U.S. District Judge John Bates said the government does not have to accept new Deferred Action for Childhood Arrivals (DACA) requests, on Friday, going back on his initial order from Aug. 3.
Illegal immigrants who were brought over as children, known as “Dreamers,” can renew their DACA applications, but no new requests will be processed, The Associated Pressreported.
Bates initially ordered U.S. Citizenship and Immigration Services (USCIS) to restart DACA by Aug. 23. USCIS warned restarting the program would force the agency to look at the uptick of roughly 50,000 new DACA applications instead of focusing on legal immigrant and guest worker applications, The Washington Times reported on Aug. 15.
The judge also delayed on providing special protections to DACA recipients. One of those protections is advance parole, where recipients can travel outside the U.S. and reenter the country, which can sometimes lead to citizenship.
Government officials said more than 100,000 new DACA applications and 30,000 advance parole requests would occur if DACA were completely rebooted and cause strain on USCIS, The Washington Times reported Saturday. Bates also feared confusion by restarting DACA even though he said illegal immigrant children were having their rights withheld, according to an opinion.
“Because that confusion would only be magnified if the court’s order regarding initial DACA applications were to take effect now and later be reversed on appeal, the court will grant a limited stay of its order and preserve the status quo pending appeal, as plaintiffs themselves suggest,” Bates said in an opinion Friday, according to The Times.

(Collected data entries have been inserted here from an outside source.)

===== config.mk =====
export PLATFORM = sky130hd
export DESIGN_NAME = spi_shift_engine
export DESIGN_NICKNAME = d
export VERILOG_FILES = /design/src/rtl/spi_shift_engine.sv
export SDC_FILE = /design/constraint.sdc
export NUM_CORES = 1
export LEC_CHECK = 0
export CAP_MARGIN = 5
export CORE_MARGIN = 2
export CORE_UTILIZATION = 31
export DETAILED_ROUTE_END_ITERATION = 8
export REMOVE_ABC_BUFFERS = 1
export SYNTH_ARGS = -nofsm -noshare
export SYNTH_HDL_FRONTEND = slang
export SYNTH_SLANG_ARGS = --single-unit
export TNS_END_PERCENT = 5

===== constraint.sdc =====
create_clock -name cck -period 6.95 [get_ports cck]
set_input_delay 0.695 -clock cck [delete_from_list [all_inputs] [get_ports cck]]
set_output_delay 0.695 -clock cck [all_outputs]
set_load 0.02 [all_outputs]

===== src/rtl/spi_shift_engine.sv =====
// spi_shift_engine
// ----------------
// Byte-level SPI master serializer, mode 0 (CPOL=0, CPHA=0), MSB first.
// Accepts one byte plus a speed code from the register interface, drives
// sclk/mosi, samples miso and returns the received byte with a one-cycle
// rx_valid pulse. Chip-select lives outside this block.
//
// Optional build macro: SPI_TXBUF_EN
//   When defined, a one-byte transmit holding register lets a second start
//   be queued while a byte is shifting, so that bytes run back to back.
//
// Parameters:
//   DIV_SLOW  sclk half-period in cck cycles for speed code 00 (0 acts as 1)
//   DIV_MID   sclk half-period in cck cycles for speed code 01 (0 acts as 1)
//
// Ports:
//   cck       system clock, rising edge
//   _reset    synchronous active-low reset
//   start     one-cycle transfer request, honoured only while ready=1
//   tx_data   byte to send, sampled on the accepting edge
//   speed     00=DIV_SLOW, 01=DIV_MID, 1x=half-period 1
//   ready     a start presented this cycle will be accepted
//   busy      a byte is currently shifting
//   rx_data   last received byte, held until the next completion
//   rx_valid  one-cycle pulse when rx_data has just been updated
//   sclk      SPI clock, idles low
//   mosi      SPI data out, idles high
//   miso      SPI data in

module spi_shift_engine #(
  parameter int DIV_SLOW = 8,
  parameter int DIV_MID  = 4
) (
  input  logic       cck,
  input  logic       _reset,
  input  logic       start,
  input  logic [7:0] tx_data,
  input  logic [1:0] speed,
  output logic       ready,
  output logic       busy,
  output logic [7:0] rx_data,
  output logic       rx_valid,
  output logic       sclk,
  output logic       mosi,
  input  logic       miso
);

  // Counter reload values are H-1; a zero divider is clamped to H=1.
  localparam int         H_SLOW      = (DIV_SLOW < 1) ? 1 : DIV_SLOW;
  localparam int         H_MID       = (DIV_MID  < 1) ? 1 : DIV_MID;
  localparam logic [7:0] RELOAD_SLOW = 8'(H_SLOW - 1);
  localparam logic [7:0] RELOAD_MID  = 8'(H_MID - 1);

  typedef enum logic {
    IDLE  = 1'b0,
    SHIFT = 1'b1
  } state_t;

  state_t     state, state_n;
  logic [7:0] tx_shift, tx_shift_n;
  logic [7:0] rx_shift, rx_shift_n;
  logic [7:0] cnt, cnt_n;
  logic [7:0] reload, reload_n;
  logic [2:0] bit_cnt, bit_cnt_n;
  logic       sclk_q, sclk_n;
  logic       mosi_q, mosi_n;
  logic [7:0] rx_data_q, rx_data_n;
  logic       rx_valid_q, rx_valid_n;
  logic [7:0] reload_sel;
  logic       load_en;
  logic [7:0] load_byte;

`ifdef SPI_TXBUF_EN
  logic [7:0] hold_data, hold_data_n;
  logic       hold_full, hold_full_n;
  logic       done;
`endif

  assign busy     = (state == SHIFT);
  assign sclk     = sclk_q;
  assign mosi     = mosi_q;
  assign rx_data  = rx_data_q;
  assign rx_valid = rx_valid_q;

`ifdef SPI_TXBUF_EN
  assign ready = !hold_full;
`else
  assign ready = !busy;
`endif

  // Half-period reload chosen from the live speed input; it is only
  // captured into 'reload' when a byte is loaded, so mid-byte speed
  // changes cannot disturb the byte in flight.
  always_comb begin
    case (speed)
      2'b00:   reload_sel = RELOAD_SLOW;
      2'b01:   reload_sel = RELOAD_MID;
      default: reload_sel = 8'd0;
    endcase
  end

  always_ff @(posedge cck) begin
    if (!_reset) begin
      state      <= IDLE;
      tx_shift   <= 8'h00;
      rx_shift   <= 8'h00;
      cnt        <= 8'h00;
      reload     <= 8'h00;
      bit_cnt    <= 3'd0;
      sclk_q     <= 1'b0;
      mosi_q     <= 1'b1;
      rx_data_q  <= 8'h00;
      rx_valid_q <= 1'b0;
`ifdef SPI_TXBUF_EN
      hold_data  <= 8'h00;
      hold_full  <= 1'b0;
`endif
    end else begin
      state      <= state_n;
      tx_shift   <= tx_shift_n;
      rx_shift   <= rx_shift_n;
      cnt        <= cnt_n;
      reload     <= reload_n;
      bit_cnt    <= bit_cnt_n;
      sclk_q     <= sclk_n;
      mosi_q     <= mosi_n;
      rx_data_q  <= rx_data_n;
      rx_valid_q <= rx_valid_n;
`ifdef SPI_TXBUF_EN
      hold_data  <= hold_data_n;
      hold_full  <= hold_full_n;
`endif
    end
  end

  always_comb begin
    state_n    = state;
    tx_shift_n = tx_shift;
    rx_shift_n = rx_shift;
    cnt_n      = cnt;
    reload_n   = reload;
    bit_cnt_n  = bit_cnt;
    sclk_n     = sclk_q;
    mosi_n     = mosi_q;
    rx_data_n  = rx_data_q;
    rx_valid_n = 1'b0;
    load_en    = 1'b0;
    load_byte  = tx_data;
`ifdef SPI_TXBUF_EN
    hold_data_n = hold_data;
    hold_full_n = hold_full;
    done        = 1'b0;
`endif

    case (state)
      IDLE: begin
        if (start && ready) begin
          load_en = 1'b1;
        end
      end

      SHIFT: begin
        if (cnt != 8'd0) begin
          cnt_n = cnt - 8'd1;
        end else begin
          cnt_n  = reload;
          sclk_n = !sclk_q;
          if (!sclk_q) begin
            // Rising sclk: capture miso on the same edge.
            rx_shift_n = {rx_shift[6:0], miso};
          end else if (bit_cnt != 3'd7) begin
            // Falling sclk mid-byte: present the next transmit bit.
            tx_shift_n = {tx_shift[6:0], 1'b0};
            mosi_n     = tx_shift[6];
            bit_cnt_n  = bit_cnt + 3'd1;
          end else begin
            // Falling sclk after bit 7: the byte is complete.
            rx_data_n  = rx_shift;
            rx_valid_n = 1'b1;
            mosi_n     = 1'b1;
            state_n    = IDLE;
`ifdef SPI_TXBUF_EN
            done = 1'b1;
            // Chain straight into the next byte so no idle gap appears.
            if (hold_full) begin
              load_en     = 1'b1;
              load_byte   = hold_data;
              hold_full_n = 1'b0;
            end else if (start) begin
              load_en = 1'b1;
            end
`endif
          end
        end
`ifdef SPI_TXBUF_EN
        // A start during a byte (other than on its completion edge)
        // is parked in the holding register.
        if (start && ready && !done) begin
          hold_data_n = tx_data;
          hold_full_n = 1'b1;
        end
`endif
      end

      default: state_n = IDLE;
    endcase

    // Common byte-load path for a fresh start or a chained byte.
    if (load_en) begin
      state_n    = SHIFT;
      tx_shift_n = load_byte;
      mosi_n     = load_byte[7];
      reload_n   = reload_sel;
      cnt_n      = reload_sel;
      bit_cnt_n  = 3'd0;
      sclk_n     = 1'b0;
    end
  end

endmodule


# Yosys cells after proc, flatten, opt, wreduce, memory -nomap -nowiden
# Index checks and enable logic that the tools add are counted.
[word_totals] elab_cells=58 out_inout_bits=13 in_bits=14 register_bits=46
[classes] bitwise_logic=5 muxes=22 n_reduce_logical=16 n_addsub=2 n_eq_ne=3
[ops] operator="$mux 7" n=5
[ops] operator="$mux 8" n=3
[ops] operator="$mux 1" n=13
[ops] operator="$reduce_and 4->1" n=3
[ops] operator="$reduce_bool 8->1" n=1
[ops] operator="$sub 8x1->8 const B" n=1
[ops] operator="$pmux 3 s2" n=1
[ops] operator="$reduce_and 3->1" n=2
[ops] operator="$reduce_bool 2->1" n=3
[ops] operator="$not 1->1" n=5
[ops] operator="$reduce_or 4->1" n=1
[ops] operator="$add 3x1->3 const B" n=1
[ops] operator="$ne 3x3->1 const B" n=1
[ops] operator="$eq 2x1->1 const B" n=1
[ops] operator="$logic_not 1->1" n=2
[ops] operator="$logic_not 2->1" n=1
[ops] operator="$ne 2x2->1 const B" n=1
[ops] operator="$reduce_and 2->1" n=1
[ops] operator="$reduce_or 2->1" n=1
[ops] operator="$logic_and 1x1->1" n=1

# Logic depth before layout (Yosys ltp)
# Gate-level depths: netlist of the first run.
[depth] ltp_word=6 depth_mapped=8 depth_no_buf=6

# Least setup slack after synthesis of the first run
# Ideal clock, no wire load.
[synth_timing] path_kind="register to register" start="register cnt[0]" end="register tx_shift[2]" period_less_slack_ns=2.207 stages_incl_launch_ff=9 arrival_ns=2.088 t_required_ns=6.830 path_slack_ns=4.743 cell_sequence="dfxtp_1 > inv_1 > ha_1 > or4b_1 > buf_6 > or4_4 > buf_6 > a221oi_2 > nor2_1"
[synth_via] elab_chain_len=3
[synth_rtl] element="from (decl)" line="62" rtl="logic [7:0] cnt, cnt_n;"
[synth_rtl] element="from (signal assigned)" line="122" rtl="cnt <= cnt_n;"
[synth_rtl] element="$reduce_bool 8->1" line="163" rtl="if (cnt != 8'd0) begin"
[synth_rtl] element="$ne 2x2->1 (no source line)"
[synth_rtl] element="$reduce_and 4->1 (no source line)"
[synth_rtl] element="to (signal assigned)" line="120" rtl="tx_shift <= tx_shift_n;"
[synth_rtl] element="to (decl)" line="60" rtl="logic [7:0] tx_shift, tx_shift_n;"
# No other way between the ends.
# A chain may end at the register's enable or synchronous reset.

# Worst setup path after layout of the first run
[layout_timing] start="register state (netlist: busy)" end="output ready"
[layout_via] elab_chain_len=1
[layout_rtl] element="from (decl)" line="59" rtl="state_t state, state_n;"
[layout_rtl] element="from (signal assigned)" line="119" rtl="state <= state_n;"
[layout_rtl] element="$logic_not 1->1" line="88" rtl="assign ready = !busy;"
[layout_rtl] element="to (decl)" line="39" rtl="output logic ready,"
# No other way between the ends.

==> results of run 1 <==
-- cell usage after synthesis (all sizes together) (2+ instances only) --
master	instances	share of area [%]
dfxtp	40	44
nand2	32	6.6
o21ai	20	5.5
nand3	11	3.0
mux2i	10	5.5
nor2b	10	3.5
clkbuf	9	1.9
nor2	9	1.9
a21oi	6	1.7
a31oi	4	1.4
buf	4	1.7
nor3	4	1.1
o21a	4	1.7
a21boi	3	1.2
ha	3	2.1
inv	3	0.62
or4	3	1.5
or4b	3	1.7
xnor2	3	1.5
a221oi	2	1.7
and2	2	0.69
and3	2	0.69
nand2b	2	0.69
nand4	2	0.69
nand4b	2	0.97
nor4	2	1.5
o211ai	2	0.83
-- registers in the layout (all words and copies together) (netlist names) --
signal / count
busy: 1
bit_cnt: 3
rx_data: 8
mosi: 1
tx_shift: 7
reload: 2
sclk: 1
rx_valid: 1
rx_shift: 8
cnt: 8
-- layout by cell type (no fill, tap or decap), types with 2 or more instances in the layout --
| cell | instances |
|---|---|
| inv_1 | 3 |
| nand4b_1 | 2 |
| a21oi_1 | 6 |
| ha_1 | 3 |
| or4_1 | 2 |
| mux2i_1 | 10 |
| nor3_1 | 4 |
| and3_1 | 2 |
| clkbuf_8 | 6 |
| o21a_1 | 4 |
| or4b_2 | 2 |
| nand2b_1 | 2 |
| nand2_1 | 32 |
| a31oi_1 | 4 |
| a21boi_0 | 3 |
| o21ai_0 | 20 |
| clkdlybuf4s50_1 | 26 |
| and2_1 | 2 |
| nand3_1 | 11 |
| nand4_1 | 2 |
| a221oi_2 | 2 |
| clkinv_2 | 2 |
| nor2_1 | 9 |
| o211ai_1 | 2 |
| xnor2_1 | 3 |
| dfxtp_1 | 40 |
| nor2b_1 | 10 |
-- layout make-up --
type,instances,area (um^2),area share [%]
Timing Repair Buffer,27,268,12.2
Inverter,3,11.3,0.513
Multi-Input combinational cell,150,932,42.5
Clock buffer,6,82.6,3.76
Tap cell,72,90.1,4.10
Clock inverter,2,10.0,0.456
Sequential cell,40,801,36.5
-- stage by stage --
stage	setup WS [ns]	area, um^2	power (mW)	std cells
floorplan	4.75	1740	0.317	193
global placement	4.61	2100	0.348	292
detailed placement	4.59	2100	0.348	292
CTS	4.40	2190	0.505	300
global route	4.30	2190	0.528	300
finish	4.44	2190	0.503	300
-- worst min-delay path by stage --
stage	to	depth (start not counted)	startpoint
final	bit_cnt[1]	2	bit_cnt[1]
after floorplan	bit_cnt[1]	2	bit_cnt[1]
after CTS	bit_cnt[1]	2	bit_cnt[1]
after global placement	bit_cnt[2]	2	bit_cnt[2]
after detailed placement	bit_cnt[1]	2	bit_cnt[1]
after global routing	bit_cnt[1]	2	bit_cnt[1]
-- layer usage --
metal  vias up  wire (um)  global-route usage [%]
met5         -          0                       0
met3         7        180                    3.26
li1        772          -                       -
met2        27       1710                    19.5
met4         0         82                    5.42
met1       680       1860                    16.7
-- cells by family after synthesis --
family	after synthesis	share of synthesized area (%)
compound gates	45	15.8
xor+xnor	3	1.45
fa+ha+maj	3	2.07
buf+inv	16	4.22
flops	40	44.3
mux	10	5.53
simple gates	89	26.7
-- report_power, final --
part / switching, mW / internal (mW) / total [mW] / leakage, nW
clock: 0.0817 / 0.0793 / 0.161 / 0.0510
combinational: 0.0496 / 0.0419 / 0.0915 / 0.446
sequential: 0.0114 / 0.240 / 0.251 / 0.326
-- critical path: stages (launching register included) --
cell and delay, ns:
dfxtp_1 0.66, inv_1 0.27, clkdlybuf4s50_1 0.59
==> flow_summary.yaml, run 1 <==
cts:
  cts_root_buffer: "clkbuf_8"
  clk_pin_slew_worst_paths_ns: 0.08
  cts_tree: "built"
  cts_setup_buffers: 0
  holdBufCountCts: 0
  clk_latency_ns: 0.29
  clk_path_buf_depth: 2
  htreeDepth: 2
  cts_resized: 0
  clkSinkCount: 40
  cts-buffers-inserted: 5
timing:
  worst_slew_pin_slew_ns: 0.666
  fin_crit_ns: 2.51
  finalSetupViolCount: 0
  rsz0062_at_grt: "false"
  slew_headroom_pct: 55.5
  fmax_mhz: 398
  fin_crit_sh_pct: 36.1
  holdWs_ns: 0.462
  finalHoldViolations: 0
  tns_ns: 0
  fin_worst_skew_ns: 0.00548
  finalMaxSlewViolations: 0
routing:
  route.detailed.drc: 0
  vias: 1486
  postRouteAntennaNets: 0
  post_drt_wl_per_cell_um: 12.8
  drt-initial-drc-count: 65
  avgViaCountPerCell: 4.95
  routed_wl_um: 3830
  first_pass_iters: 4
yosys:
  synth_edf_count: 0
  synth_area_per_cell_um2: 8.78
  synth_flop_cell: "dfxtp_1"
  synth-warning-count: 0
  synth-seq-cells: 40
  synth_cell_types: 41
  synth_area_mm2: 0.00181
  synthCells: 206
  async_flop_share_pct: 0
  yosysSeqAreaShare_pct: 44.3
worst_hold_path:
  hold_class: "reg -> reg"
worst_setup_path:
  crit_type: "reg -> out"
  cp-startpoint: "busy"
  path_max_fanout: 17
  r2r-start: "cnt[0]"
  worst_ep_arrival_time_ns: 1.82
  end_kind: "primary output"
  worst_setup_path_start_kind: "register"
  ff2ff_path_depth: 6
  ff2ff_setup_slack_ns: 4.58
  r2r_end: "rx_shift[4]"
  required_ns: 6.25
  cp-endpoint: "ready"
grt:
  grt_overflow: 0
  grt_pass1_vias: 1405
  grt_use_total_pct: 12.7
  grt_start_max_net_pins: 48
  antenna_found_initial: 0
  grt_pass1_wl_um: 6490
pwr:
  ir_worst_vdd_mv: 0.0958
  cellLeakagePower_nw: 0.823
  p_per_area_mw_per_mm2: 229
die:
  core_mm2: 0.00557
  die_x_um: 80.4
  io_pins: 27
  dieArea_mm2: 0.00646
  die-height_um: 80.4
  start_util_pct: 32.5
  core.rowCount: 27
layout:
  final_core_util_pct: 39.4
  antennaDiodeCount: 0
  fin_nets: 244
  drive_above_1_share_pct: 7.02
  syn_to_final_growth_pct: 21.3
  fill_cells: 584
placement:
  port_buffers: 26
  dpl.hpwl_um: 2560
  gp_congestion: 0.785
run:
  max_cap_violations: 0
status:
  status: "finished, final reports clean"
Power figures use the tool's default switching activity.
==> run 2, diff against run 1 <==
clock period = 2.6 ns   (was 6.95 ns; I/O delays follow)
==> flow_summary.yaml, run 2 (synthesis gave the netlist of run 1 again) <==
timing:
  fmax_mhz: 420
  finalMaxSlewViolations: 0
  fin_crit_sh_pct: 91.6
  tns_ns: 0
  slew_headroom_pct: 56.4
  rsz0062_at_grt: "false"
  holdWs_ns: 0.462
  fin_worst_skew_ns: 0.00294
  finalSetupViolCount: 0
  finalHoldViolations: 0
  worst_slew_pin_slew_ns: 0.644
  fin_crit_ns: 2.38
cts:
  clk_latency_ns: 0.28
  htreeDepth: 2
  clk_path_buf_depth: 2
  holdBufCountCts: 0
  cts_tree: "built"
  clk_pin_slew_worst_paths_ns: 0.08
  cts_setup_buffers: 0
  cts-buffers-inserted: 5
  cts_root_buffer: "clkbuf_8"
  cts_resized: 0
  clkSinkCount: 40
status:
  status: "finished, final reports clean"
layout:
  antennaDiodeCount: 0
  drive_above_1_share_pct: 8.23
  fill_cells: 584
  fin_nets: 247
  seqCellArea_um2: 801
  final_core_util_pct: 40.4
  multi_input_area_um2: 932
  final_common_cell: "dfxtp_1"
  layout.cells.non_filler: 303
  final_cell_mix: "40 x dfxtp_1, 32 x nand2_1, 26 x clkdlybuf4s50_1, 20 x o21ai_0, 11 x nand3_1"
  syn_to_final_growth_pct: 24.4
worst_setup_path:
  worst_setup_path_start_kind: "register"
  r2r_end: "rx_shift[4]"
  path_max_fanout: 8
  ff2ff_path_depth: 6
  ff2ff_setup_slack_ns: 0.22
  worst_ep_arrival_time_ns: 2.56
  cp_slowest_stage_delay_ns: 0.77
  required_ns: 2.78
  slowest_stage: "or4_1"
  cp_cell_sequence: "inv_1 -> ha_1 -> or4b_1 -> or4_1 -> mux2i_1 -> nor2b_1"
  r2r-start: "cnt[0]"
  crit_type: "reg -> reg"
  end_kind: "register"
routing:
  postRouteAntennaNets: 0
  routed_wl_um: 3790
  avgViaCountPerCell: 4.87
  post_drt_wl_per_cell_um: 12.5
  vias: 1477
  first_pass_iters: 4
  route.detailed.drc: 0
  drt-initial-drc-count: 85
placement:
  port_buffers: 26
  dpl.hpwl_um: 2620
  gp_congestion: 0.789
  dp.cells: 295
grt:
  grt_start_max_net_pins: 48
  grt_overflow: 0
  grt_pass1_vias: 1387
  grt_use_total_pct: 12.4
  grt_pass1_wl_um: 6320
  antenna_found_initial: 0
die:
  core.rowCount: 27
  die_x_um: 80.4
  start_util_pct: 32.5
  core_mm2: 0.00557
  io_pins: 27
  dieArea_mm2: 0.00646
  die-height_um: 80.4
pwr:
  cellLeakagePower_nw: 0.850
  p_per_area_mw_per_mm2: 653
  ir_worst_vdd_mv: 0.261
run:
  max_cap_violations: 0
worst_hold_path:
  hold_class: "reg -> reg"
  hold_depth: 2
  min-delay-start: "bit_cnt[1]"
  min_to: "bit_cnt[1]"
## run 2: worst max-delay path by stage
| stage | start | to | depth (start not counted) |
|---|---|---|---|
| floorplan | cnt[0] | rx_shift[0] | 6 |
| global placement | cnt[0] | rx_shift[2] | 6 |
| global route | cnt[0] | rx_shift[5] | 6 |
| detailed placement | cnt[0] | rx_shift[1] | 6 |
| finish | cnt[0] | rx_shift[4] | 6 |
| CTS | cnt[0] | rx_shift[3] | 6 |
## run 2: critical path, delay by kind of cell, from the launching register on
kind | cells | cell delay, ns
buffers and inverters | 1 | 0.06
adders and majority gates | 1 | 0.19
and+or+nand+nor | 3 | 1.45
muxes | 1 | 0.23
DFF | 1 | 0.34
## run 2: routing by layer
metal | part of all wire [%] | up-vias | track usage (%)
met2 | 47 | 16 | 20.6
met1 | 50 | 687 | 15.8
met5 | 0 | - | 0
met4 | 0.82 | 0 | 4.24
met3 | 2.6 | 2 | 2.81
li1 | - | 772 | -
## run 2: area by class of cell
class	instances	share of cell area, %
inverter	3	0.500
tap	72	4.00
clock inverter	1	1.33
sequential	40	35.6
clock buffer	7	4.28
timing repair buffer	30	12.9
multi-input combinational	150	41.4
## run 2: metrics by stage
step                total power, mW  setup slack [ns]  area [um^2]
floorplan                     0.848             0.402         1740
global placement              0.934             0.267         2120
detailed placement            0.935             0.217         2120
CTS                            1.49             0.210         2250
global route                   1.55            0.0582         2250
finish                         1.47             0.219         2250
## run 2: power by group
group | internal (mW) | switching [mW]
registers | 0.641 | 0.0292
logic | 0.115 | 0.136
clock network | 0.339 | 0.211
total | 1.09 | 0.377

Bates’ ruling comes as the decision on whether to completely remove DACA looms in Texas. Texas and six other states were in support of making DACA illegal.
Texas Attorney General Ken Paxton, a Republican, argued that the implementation of DACA was federal overreach and was a financial burden to states, the Dallas Morning Newsreported on Aug. 8. Mexican American Legal Defense and Education Fund, which represents DACA recipients in the case, argued that it was six years too late to make such an argument.
There has not been an official decision on the Texas case.